In British Columbia, the Prince George Citizen decided to refrain from covering its local satellite convoy protest due to safety concerns.

“It’s simply not safe for me to assign my staff to these events any more, not just for the boorish behaviour they encounter when they get there but also for the increased risk of acquiring COVID from people who refuse to respect social distancing or anyone who does, wrote managing editor Neil Godbot. 

Working as a freelancer



Nicholson and Nelms both acknowledge how lucky they are to have institutional support when facing harassment and attacks, compared to their freelance colleagues. Christopher Katsarov, a freelance photojournalist based in Toronto, notes the disparity in support between freelance journalists and staff journalists. 

While the Globe and Mail was negotiating a new contract with its freelancers in 2020, Katsarov asked how liable the Globe would be if a freelancer caught COVID-19 while on assignment for the paper. The publication responded that because he is legally classified as an independent contractor, the Globe would have no liability at all.

He works almost daily, but for many publications. He’s worried about his health and safety, but more so, his lack of legal protection.

Katsarov says that there is a limited number of freelancers who are able to do the work to fill the pages of the publications he works for and that there is a mutual dependence. “Their classification of independent workers and contractors should be reconsidered,” he says of the publications he works for.

Freelance photojournalist Carlos Osorios, who has covered the convoy protest in Ottawa, Windsor and Toronto since Jan. 28 for Reuters, tweeted on Feb. 21 that he had caught COVID-19. Being triple vaccinated, he chose to photograph the rallies without a mask to make himself less of a target with protestors. “When I had the mask on,” he says, “people would just like yell at you like ‘fake news’. And they would be like, relentless.”

He says that once he started covering the rallies without wearing a mask, protestors didn’t bother him as much.

“Honestly I was just not afraid. But I was certainly concerned all the time. Just concerned that at some point, people might decide that I’m not an okay media person, and they might start harassing me.”

Every journalist should weigh what they feel comfortable with, says Osorio. “I think it would be irresponsible for me to tell people what to do in this type of situation. What worked for me is … I felt like wearing a mask made it harder to work because people would just fixate on that,” he says. “But then at the same time, I caught COVID, right? So it really would be not okay for me to be like, ‘Hey, don’t wear a mask.’”

Protecting yourself

Nicholson thinks newsrooms should be vigilant and prepare their staff for tough reporting situations. “It is important to have that debrief afterwards and talk about what happened, and check-ins and stuff like that. I think those things are important things that an employer, a journalistic employer should do,” she says.
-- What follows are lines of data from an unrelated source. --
## src/rtl/dequant_pkg.sv

```systemverilog
// Shared widths, shift limit and configuration record for the dequantiser.
// The shift limit keeps every result inside the default 64-bit output.
package dequant_pkg;

    localparam int Q_W_DEF = 8;
    localparam int D_W_DEF = 64;
    localparam int M_W_DEF = 32;
    localparam int SHIFT_W = 5;

    localparam logic [SHIFT_W-1:0] SHIFT_MAX = 5'd23;

    typedef struct packed {
        logic [M_W_DEF-1:0] scale;
        logic [SHIFT_W-1:0] shift;
        logic [Q_W_DEF-1:0] zp;
    } cfg_t;

    localparam cfg_t CFG_RST = '{scale: M_W_DEF'(1), shift: 5'd0, zp: 8'd0};

    function automatic logic [SHIFT_W-1:0] clamp_shift(input logic [SHIFT_W-1:0] s);
        return (s > SHIFT_MAX) ? SHIFT_MAX : s;
    endfunction

endpackage

```

## src/rtl/dequant_cfg_regs.sv

```systemverilog
// Scale/shift/zero-point registers; loads only when the pipeline is empty and no input is offered.
// Rejected writes set a sticky cfg_err that only reset clears.
module dequant_cfg_regs
    import dequant_pkg::*;
#(
    parameter int Q_W = Q_W_DEF,
    parameter int M_W = M_W_DEF
) (
    input  logic               clk,
    input  logic               rst,
    input  logic               cfg_we,
    input  logic [M_W-1:0]     cfg_scale,
    input  logic [SHIFT_W-1:0] cfg_shift,
    input  logic [Q_W-1:0]     cfg_zp,
    input  logic               busy,
    input  logic               in_valid,
    output logic [M_W-1:0]     scale,
    output logic [SHIFT_W-1:0] shift,
    output logic [Q_W-1:0]     zp,
    output logic               cfg_err
);

    logic               cfg_ok;
    logic [M_W-1:0]     scale_q, scale_d;
    logic [SHIFT_W-1:0] shift_q, shift_d;
    logic [Q_W-1:0]     zp_q, zp_d;
    logic               cfg_err_q, cfg_err_d;

    always_comb begin
        cfg_ok    = cfg_we & ~busy & ~in_valid;
        scale_d   = scale_q;
        shift_d   = shift_q;
        zp_d      = zp_q;
        cfg_err_d = cfg_err_q | (cfg_we & ~cfg_ok);
        if (cfg_ok) begin
            scale_d = cfg_scale;
            shift_d = clamp_shift(cfg_shift);
            zp_d    = cfg_zp;
        end
    end

    // Deliberately independent of en: configuration stays writable while the datapath is frozen.
    always_ff @(posedge clk or negedge rst) begin
        if (!rst) begin
            scale_q   <= M_W'(CFG_RST.scale);
            shift_q   <= CFG_RST.shift;
            zp_q      <= Q_W'(CFG_RST.zp);
            cfg_err_q <= 1'b0;
        end else begin
            scale_q   <= scale_d;
            shift_q   <= shift_d;
            zp_q      <= zp_d;
            cfg_err_q <= cfg_err_d;
        end
    end

    assign scale   = scale_q;
    assign shift   = shift_q;
    assign zp      = zp_q;
    assign cfg_err = cfg_err_q;

endmodule

```

## src/rtl/dequant_unit.sv

```systemverilog
// d_out = ((q_in - zp) * scale) <<< shift; 2-cycle latency, 1 sample/cycle; whole pipe stalls on en=0 or out_ready=0.
// DEQUANT_RELU_EN: when defined, negative results are replaced by 0 before the output register.
module dequant_unit
    import dequant_pkg::*;
#(
    parameter int Q_W = Q_W_DEF,
    parameter int D_W = D_W_DEF,
    parameter int M_W = M_W_DEF
) (
    input  logic           clk,
    input  logic           rst,
    input  logic           en,
    input  logic           cfg_we,
    input  logic [M_W-1:0] cfg_scale,
    input  logic [4:0]     cfg_shift,
    input  logic [Q_W-1:0] cfg_zp,
    input  logic           in_valid,
    output logic           in_ready,
    input  logic [Q_W-1:0] q_in,
    output logic           out_valid,
    input  logic           out_ready,
    output logic [D_W-1:0] d_out,
    output logic           busy,
    output logic           cfg_err,
    output logic [31:0]    sample_cnt
);

    localparam int DIFF_W = Q_W + 1;
    localparam int PROD_W = Q_W + 1 + M_W;

    logic [M_W-1:0]     scale;
    logic [SHIFT_W-1:0] shift;
    logic [Q_W-1:0]     zp;

    logic              adv, out_xfer;
    logic              s1_vld_q, s1_vld_d;
    logic [DIFF_W-1:0] s1_dat_q, s1_dat_d;
    logic              s2_vld_q, s2_vld_d;
    logic [D_W-1:0]    s2_dat_q, s2_dat_d;
    logic [31:0]       cnt_q, cnt_d;

    logic [DIFF_W-1:0] diff;
    logic [PROD_W-1:0] op_a, op_b, prod;
    logic [D_W-1:0]    prod_ext, shifted, res;

    dequant_cfg_regs #(
        .Q_W (Q_W),
        .M_W (M_W)
    ) u_cfg (
        .clk       (clk),
        .rst       (rst),
        .cfg_we    (cfg_we),
        .cfg_scale (cfg_scale),
        .cfg_shift (cfg_shift),
        .cfg_zp    (cfg_zp),
        .busy      (busy),
        .in_valid  (in_valid),
        .scale     (scale),
        .shift     (shift),
        .zp        (zp),
        .cfg_err   (cfg_err)
    );

    always_comb begin
        adv      = en & (~s2_vld_q | out_ready);
        out_xfer = en & s2_vld_q & out_ready;

        diff = {q_in[Q_W-1], q_in} - {zp[Q_W-1], zp};

        // Operands widened to the full product width so the truncated product is the exact signed result.
        op_a     = {{M_W{s1_dat_q[DIFF_W-1]}}, s1_dat_q};
        op_b     = {{DIFF_W{1'b0}}, scale};
        prod     = op_a * op_b;
        prod_ext = {{(D_W-PROD_W){prod[PROD_W-1]}}, prod};
        shifted  = prod_ext << shift;
`ifdef DEQUANT_RELU_EN
        res = shifted[D_W-1] ? '0 : shifted;
`else
        res = shifted;
`endif

        s1_vld_d = s1_vld_q;
        s1_dat_d = s1_dat_q;
        s2_vld_d = s2_vld_q;
        s2_dat_d = s2_dat_q;
        if (adv) begin
            s1_vld_d = in_valid;
            s2_vld_d = s1_vld_q;
            if (in_valid) s1_dat_d = diff;
            if (s1_vld_q) s2_dat_d = res;
        end

        cnt_d = cnt_q + {31'd0, out_xfer};
    end

    always_ff @(posedge clk or negedge rst) begin
        if (!rst) begin
            s1_vld_q <= 1'b0;
            s1_dat_q <= '0;
            s2_vld_q <= 1'b0;
            s2_dat_q <= '0;
            cnt_q    <= '0;
        end else begin
            s1_vld_q <= s1_vld_d;
            s1_dat_q <= s1_dat_d;
            s2_vld_q <= s2_vld_d;
            s2_dat_q <= s2_dat_d;
            cnt_q    <= cnt_d;
        end
    end

    assign in_ready   = adv;
    assign out_valid  = s2_vld_q;
    assign d_out      = s2_dat_q;
    assign busy       = s1_vld_q | s2_vld_q;
    assign sample_cnt = cnt_q;

endmodule
```

## config.mk

```make
export PLATFORM = sky130hd
export DESIGN_NAME = dequant_unit
export DESIGN_NICKNAME = d
export VERILOG_FILES = /design/src/rtl/dequant_pkg.sv /design/src/rtl/dequant_cfg_regs.sv /design/src/rtl/dequant_unit.sv
export SDC_FILE = /design/constraint.sdc
export NUM_CORES = 1
export LEC_CHECK = 0
export ABC_AREA = 1
export CORE_MARGIN = 2
export CORE_UTILIZATION = 30
export DETAILED_ROUTE_END_ITERATION = 8
export GPL_TIMING_DRIVEN = 0
export HOLD_SLACK_MARGIN = 0.08
export PLACE_DENSITY_LB_ADDON = 0.05
export SLEW_MARGIN = 20
export SYNTH_ARGS = -nofsm -noshare
export SYNTH_HDL_FRONTEND = slang
export SYNTH_SLANG_ARGS = --single-unit
```

## constraint.sdc

```tcl
create_clock -name clk -period 8 [get_ports clk]
set_input_delay 0.8 -clock clk [delete_from_list [all_inputs] [get_ports clk]]
set_output_delay 0.8 -clock clk [all_outputs]
set_load 0.02 [all_outputs]
```

After elaboration in Yosys (flattened, before gate mapping)
Index checks and enable logic that the tools add are counted.
{ "totals": {"reg_bits": 153, "wordCells": 30, "inputBits": 59} }
{ "classes": {"magnitude_cmp": 1, "mux": 1, "bitwise_logic": 13, "addsub": 2, "n_shift": 1, "reduce_logical": 2, "mul": 1} }
{ "op_table": {"columns": ["cell", "count"], "rows": [
  ["$shl 64x5->64", 1],
  ["$mul 9x33->41", 1],
  ["$add 32x1->32", 1],
  ["$sub 8x8->9", 1],
  ["$and 1x1->1", 6],
  ["$gt 5x5->1 const B", 1],
  ["$mux 5", 1],
  ["$not 1->1", 4],
  ["$reduce_and 2->1", 2],
  ["$or 1x1->1", 3]
]} }

Depth between registers and ports, before layout
Gate-level depths: netlist of run 1.
{ "logic_depth": {"ltp_word": 7, "mapped_depth": 32, "depth_no_buf": 30} }

Cells and area by module
Synthesis of run 1 repeated with hierarchy kept, for this count alone.
{ "hier_totals": {"hier_cells": 2601, "hier_area_um2": 18815.5} }
{ "by_module_without_submodules": {"columns": ["module", "area_per_inst_um2", "n_inst", "cells_each"], "rows": [
  ["dequant_unit", 16897.5, 1, 2392],
  ["dequant_cfg_regs", 1918.1, 1, 209]
]} }

Worst setup path after synthesis of run 1
OpenSTA, ideal clock, no wires.
{ "synth_timing": {"path_kind": "register to register", "startpoint": "register s1_dat_q[0]", "endpoint": "register s2_dat_q[63], in the netlist d_out[63]", "t_arrival_ps": 5106, "setup_slack_ps": 2770, "stages_incl_launch_ff": 33, "path_buffers": 2, "t_required_ps": 7876, "period_less_slack_ps": 5230, "cell_sequence": "dfrtp_1 clkbuf_1 clkbuf_1 nand2_1 fa_1 inv_1 fa_1 inv_1 fa_1 inv_1 fa_1 fa_1 ha_1 nand2_1 inv_1 nand2_1 nand2_1 nand2_1 nand3_1 nand2_1 nand2_1 nand2_1 nand2_1 nand2_1 nand3_1 nand2_1 nand2_1 nand3_1 nand2_1 nand2_1 nand2_1 nand2_1 nand3_1"} }
{ "synth_between": {"elab_chain_len": 2} }
{ "synth_rtl": {"columns": ["element", "line", "text"], "rows": [
  ["start: declaration", "dequant_unit.sv:37", "logic [DIFF_W-1:0] s1_dat_q, s1_dat_d;"],
  ["start signal: assignment", "dequant_unit.sv:105", "s1_dat_q <= s1_dat_d;"],
  ["$mul 9x33->41", "dequant_unit.sv:73", "prod = op_a * op_b;"],
  ["$shl 64x5->64", "dequant_unit.sv:75", "shifted = prod_ext << shift;"],
  ["end signal: assignment", "dequant_unit.sv:107", "s2_dat_q <= s2_dat_d;"],
  ["end: declaration", "dequant_unit.sv:39", "logic [D_W-1:0] s2_dat_q, s2_dat_d;"]
]} }
Every way passes these cells.
A chain may end at the register's enable or synchronous reset.

Worst setup path after layout of run 1
{ "layout_timing": {"startpoint": "register s1_dat_q[8]", "endpoint": "register s2_dat_q[62], in the netlist d_out[62]"} }
The elaborated chain is that of the path after synthesis.

==> out/metrics.csv, run 1 <==
metric,value,unit
Synth Area in XOR/XNOR,2.37,%
Ys Warns,0,
Netlist Area Pre-Place,0.0185,mm²
syn_area_per_cell,7.22,µm²
Die Area,0.0636,mm²
synth top area cells,"fa_1 (23%), dfrtp_1 (21%), nand2_1 (17%)",
max_slew headroom,22.7,%
count of cell types in the netlist,39,
register area share after synthesis,20.7,%
worst r2r path cells,25,
drt total wl,66500,µm
post-DP HPWL,54300,µm
Synth Register Bits,153,
largest net degree at the start of global routing,82,
drt first pass iters,5,
CTS root buf,clkbuf_16,
largest area contributor in the netlist,fa_1,
unrepaired setup endpoints after global routing,no,
Max-Cap Viols,0,
CTS tree,built,
Critical Path End Type,flip-flop,
fin util,35.4,%
# IOs,159,
fin. max-slew vios,0,
post-cts resize count,0,
Final Non-Filler Cells,3541,
"Max FO, Critical Path",10,
gp weighted congestion,0.888,
Setup Buffers After CTS,0,
area delta synth->final,17.5,%
crit path time final,6970,ps
grt met3 use,3.66,%
slack of the critical path,1030,ps
GR Layer Usage met1,29.6,%
asr flop ratio synth,100,%
Die Wd,252,µm
DRC viols,0,
initial drt markers,1062,
Longest Clk Path Bufs,2,
placed insts,3509,
Commonest cells post-synth,"nand2_1 (814), inv_1 (414), nand3_1 (342), fa_1 (212), dfrtp_1 (152)",
total gr overflow,0,
Critical Path AT,7380,ps
adder-cell share of the synthesized area,30.2,%
CP required,8420,ps
Worst-path clk slew,80,ps
via count,16935,
vias in the first global route,17847,
Synth Area in Compound Gates,4.60,%
share of cells above drive strength 1,3.16,%
row cnt,91,
worst hold path class,in2async,
first-pass GRT wire length,104000,µm
Clock Latency Late Sink,500,ps
area fraction of the dominant cell type after synthesis,23.0,%
Core Area,0.0614,mm²
Total GRT Usage,21.7,%
Post-synth EDFFs,0,
Die Y,252,µm
fin crit share,87.1,%
layout net count,3116,
hold_buf cts,0,
synthesized net count,2938,
gr busiest metal,met2,
Starting Density,30.1,%
worst slew pin tran,1160,ps
Num CTS Buffers,17,
Setup Skew,16.9,ps
mux cell area share after synthesis,0.0541,%
Final setup viols,0,
status,"complete, no violations",
remaining antenna violation count after routing,0,
detailed-route vias per instance,4.78,
Buffers on Ports,158,
ys flop type,dfrtp_1,
critical path type,reg2reg,
largest family of logic cells by synthesized area,simple AND/OR/NAND/NOR gates,
GR Layer Usage met2,36.1,%
top-count cell post-synth,nand2_1,
clock sinks,153,
wire length per cell,18.8,µm
H-tree Lvls,4,
Fill cells,6632,
startpoint types,flip-flop,
Place WS,985,ps
Synth Area in Simple Gates,30.9,%
initial antenna violation count,4,
post-synthesis cell count,2560,
Fin. Hold Viols,0,
Ant. Diodes,0,
f_max,0.144,GHz
-- worst max-delay path, cell delays in order (launching register included) --
cell,delay [ps]
dfrtp_1,530
inv_1,410
clkbuf_1,730
nor2_1,140
fa_1,560
fa_1,530
fa_1,520
fa_1,540
ha_1,320
ha_1,390
nand2_1,130
nor2_1,220
inv_1,90
nor2_1,160
nand3_1,160
nand3_1,200
nand2_1,90
nand2_1,60
nand2_1,70
nand2_1,240
nand2_1,170
nand2_1,110
nand2_1,70
nand3_1,130
nand3_1,130
a21oi_1,180
-- final timing paths --
kind | startpoint | endpoint | slack (ps)
min reg2reg | u_cfg.cfg_err | u_cfg.cfg_err | 480
min | rst | u_cfg.scale[24] | 280
max reg2reg | s1_dat_q[8] | d_out[62] | 1030
min in group clk | u_cfg.cfg_err | u_cfg.cfg_err | 480
max in group asynchronous | rst | d_out[1] | 6810
max | s1_dat_q[8] | d_out[62] | 1030
-- layout make-up --
type / instances / area, µm² / area share (%)
inverter: 422 / 1580 / 7.29
clock inverter: 15 / 206 / 0.950
buffer: 130 / 489 / 2.25
multi-input combinational: 1855 / 12600 / 57.9
tap: 790 / 988 / 4.55
sequential: 153 / 3830 / 17.6
clock buffer: 17 / 425 / 1.96
timing repair buffer: 159 / 1610 / 7.43
-- cell usage in the layout, fill, tap and decap left out, types with 9 or more instances in the layout --
cell / count
xnor2_1: 20
fa_1: 212
o21ai_0: 66
o211ai_1: 17
o21ai_1: 10
clkbuf_1: 94
clkdlybuf4s50_1: 157
clkbuf_16: 17
xor2_1: 30
ha_1: 107
a21oi_1: 36
buf_1: 35
nand2_1: 814
nand3_1: 342
dfrtp_1: 152
nor2_1: 103
nor2_4: 9
or2_2: 20
inv_1: 414
nor3_1: 10
-- metal layers --
metal / routed length (µm) / vias up
met5: 0 / -
met4: 1100 / 0
met3: 3460 / 65
met2: 31300 / 415
met1: 30600 / 8238
li1: - / 8217
-- flip-flops by register name, summed over array words and instances (netlist names) --
name / cells
u_cfg.cfg_err: 1
s1_dat_q: 9
u_cfg.zp: 8
sample_cnt: 32
u_cfg.scale: 32
u_cfg.shift: 5
out_valid: 1
s1_vld_q: 1
d_out: 64
-- kinds of logic (layout without fill, tap and decap cells) --
family | Yosys count | count (layout)
xor gates and xnor gates | 50 | 50
buffers and inverters | 552 | 743
and+or+nand+nor | 1335 | 1335
muxes | 1 | 1
AOI/OAI and AO/OA | 150 | 150
adders and majority gates | 319 | 319
DFF | 153 | 153
-- metrics by stage --
stage	hold slack, ps	setup TNS, ps	cell area, µm²
floorplan	446	0	18500
global placement	462	-159160	21100
detailed placement	465	0	21100
CTS	304	0	21700
global route	338	0	21700
finish	285	0	21700
Power of run 1 is left out: the tool's default activity adds up to more than one toggle a clock period on the data nets, which glitch-free logic cannot reach.
==> inputs of run 2 (changes only) <==
HOLD_SLACK_MARGIN = 0.02   (was 0.08)
==> results of run 2 <==
Final layout, timing and power as in run 1 (identical DEF).
Power of run 2 is left out for the same reason.
==> inputs of run 3 (changes only) <==
CORE_MARGIN = 3   (was 2)
==> out/metrics.csv, run 3 (same netlist as run 1, synthesis figures left out) <==
metric,value,unit
Setup Skew,17.4,ps
DRC viols,0,
CP most frequent cell,nand2_1,
R2R setup slack,890,ps
vias in the first global route,17788,
total gr overflow,0,
Die Y,254,µm
Total GRT Usage,21.4,%
most frequent cells in the layout,"nand2_1 (814), inv_1 (414), nand3_1 (342)",
worst hold path class,in2async,
clock sinks,153,
CP peak stage delay,830,ps
share of cells above drive strength 1,3.13,%
Critical Path End Type,flip-flop,
max reg flops,64,
critical path type,reg2reg,
fin. max-slew vios,0,
gp weighted congestion,0.925,
f_max,0.141,GHz
hold_buf cts,0,
startpoint types,flip-flop,
Fin. Hold Viols,0,
detailed-route vias per instance,4.79,
layout net count,3116,
unrepaired setup endpoints after global routing,no,
Clock Latency Late Sink,480,ps
first-pass GRT wire length,104000,µm
crit path time final,7110,ps
status,"complete, no violations",
CP required,8400,ps
Die Area,0.0646,mm²
Die Wd,254,µm
fin crit share,88.9,%
row cnt,90,
"most common cell after layout, fill and taps aside",nand2_1,
drt first pass iters,5,
initial antenna violation count,3,
crit path max-delay cell type,clkbuf_1,
max_slew headroom,27.9,%
Worst-path clk slew,70,ps
Critical Path AT,7520,ps
post-DP HPWL,54600,µm
Setup Buffers After CTS,0,
Core Area,0.0607,mm²
H-tree Lvls,4,
wire length per cell,18.8,µm
CTS root buf,clkbuf_16,
Final setup viols,0,
initial drt markers,1094,
# IOs,159,
area delta synth->final,17.2,%
CTS tree,built,
Starting Density,30.5,%
Longest Clk Path Bufs,2,
TNS Setup,0,ps
Num CTS Buffers,17,
largest net degree at the start of global routing,90,
post-cts resize count,0,
Buffers on Ports,158,
"Max FO, Critical Path",10,
drt total wl,66500,µm
worst slew pin tran,1080,ps
Max-Cap Viols,0,
Fill cells,6536,
remaining antenna violation count after routing,0,
via count,16955,
run 3: cell count changes in the layout (fill, tap and decap cells not counted), moves of 2 or more:
cell	change
clkinv_8	-6
inv_8	+2
inv_12	-3
clkinv_4	+2
clkinvlp_4	+2
diode_2	+3
run 3: per-stage QoR:
stage	worst slack [ps]	instances	utilization (%)	cell area [µm²]	hold WS [ps]
3_5_place_dp	948	3501	34.7	21100	461
4_1_cts	909	3533	35.7	21700	275
2_1_floorplan	2770	2560	-	18500	446
5_1_grt	446	3534	35.7	21700	313
3_3_place_gp	-1040	3500	34.7	21000	461
6_report	888	3536	35.7	21700	274
run 3: worst paths after layout:
| check | startpoint | end | cells after the start |
|---|---|---|---|
| max in group asynchronous | rst | u_cfg.scale[23] | 2 |
| min in group clk | u_cfg.cfg_err | u_cfg.cfg_err | 1 |
| min | rst | d_out[7] | 1 |
| min reg2reg | u_cfg.cfg_err | u_cfg.cfg_err | 1 |
| max | s1_dat_q[8] | d_out[62] | 25 |
| max reg2reg | s1_dat_q[8] | d_out[62] | 25 |
run 3: critical path: cells and delay by family (launching register included):
kind                     cells  cell delay (ps)
flip-flops                   1              520
AND/OR/NAND/NOR             15             2090
buffers and inverters        3             1360
adder cells (fa/ha/maj)      6             2880
AO/OA/AOI/OAI                1              170
run 3: layer usage:
layer | up-vias | track usage, % | part of all wire (%)
li1 | 8204 | - | -
met1 | 8321 | 29.4 | 46
met2 | 364 | 35.3 | 47
met3 | 66 | 3.04 | 4.2
met4 | 0 | 5.75 | 2.0
met5 | - | 0 | 0
run 3: area by class of cell:
type | instances | area (µm²) | share of cell area [%]
flip-flops and latches | 153 | 3830 | 17.7
clock buffers | 17 | 425 | 1.96
multi-input cells | 1855 | 12600 | 58.1
inverters | 422 | 1580 | 7.31
plain buffers | 130 | 488 | 2.25
diodes | 3 | 7.51 | 0.0346
clock inverters | 15 | 159 | 0.733
well taps | 782 | 978 | 4.51
repair buffers | 159 | 1610 | 7.45
Power of run 3 is left out for the same reason.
Communicating with your team about each others’ risk tolerance is also important when working in potentially dangerous environments, Nicholson says.

“If an employer can foster an environment where these are things that are talked about, these are things that are pre-planned, and that there are also supports for online harassment, those are all really important for journalistic safety.” 

She says that journalists tend to put themselves last but that they should pay attention to their mental health.

“(Journalists) are so bad at taking care of ourselves. We don’t. We are just on to the next story, on to the next story, on to the next story, and then you see all these people walking around with gaping open trauma … It’s hard to do when you’re in a deadline-driven world, but it’s really important to do that.”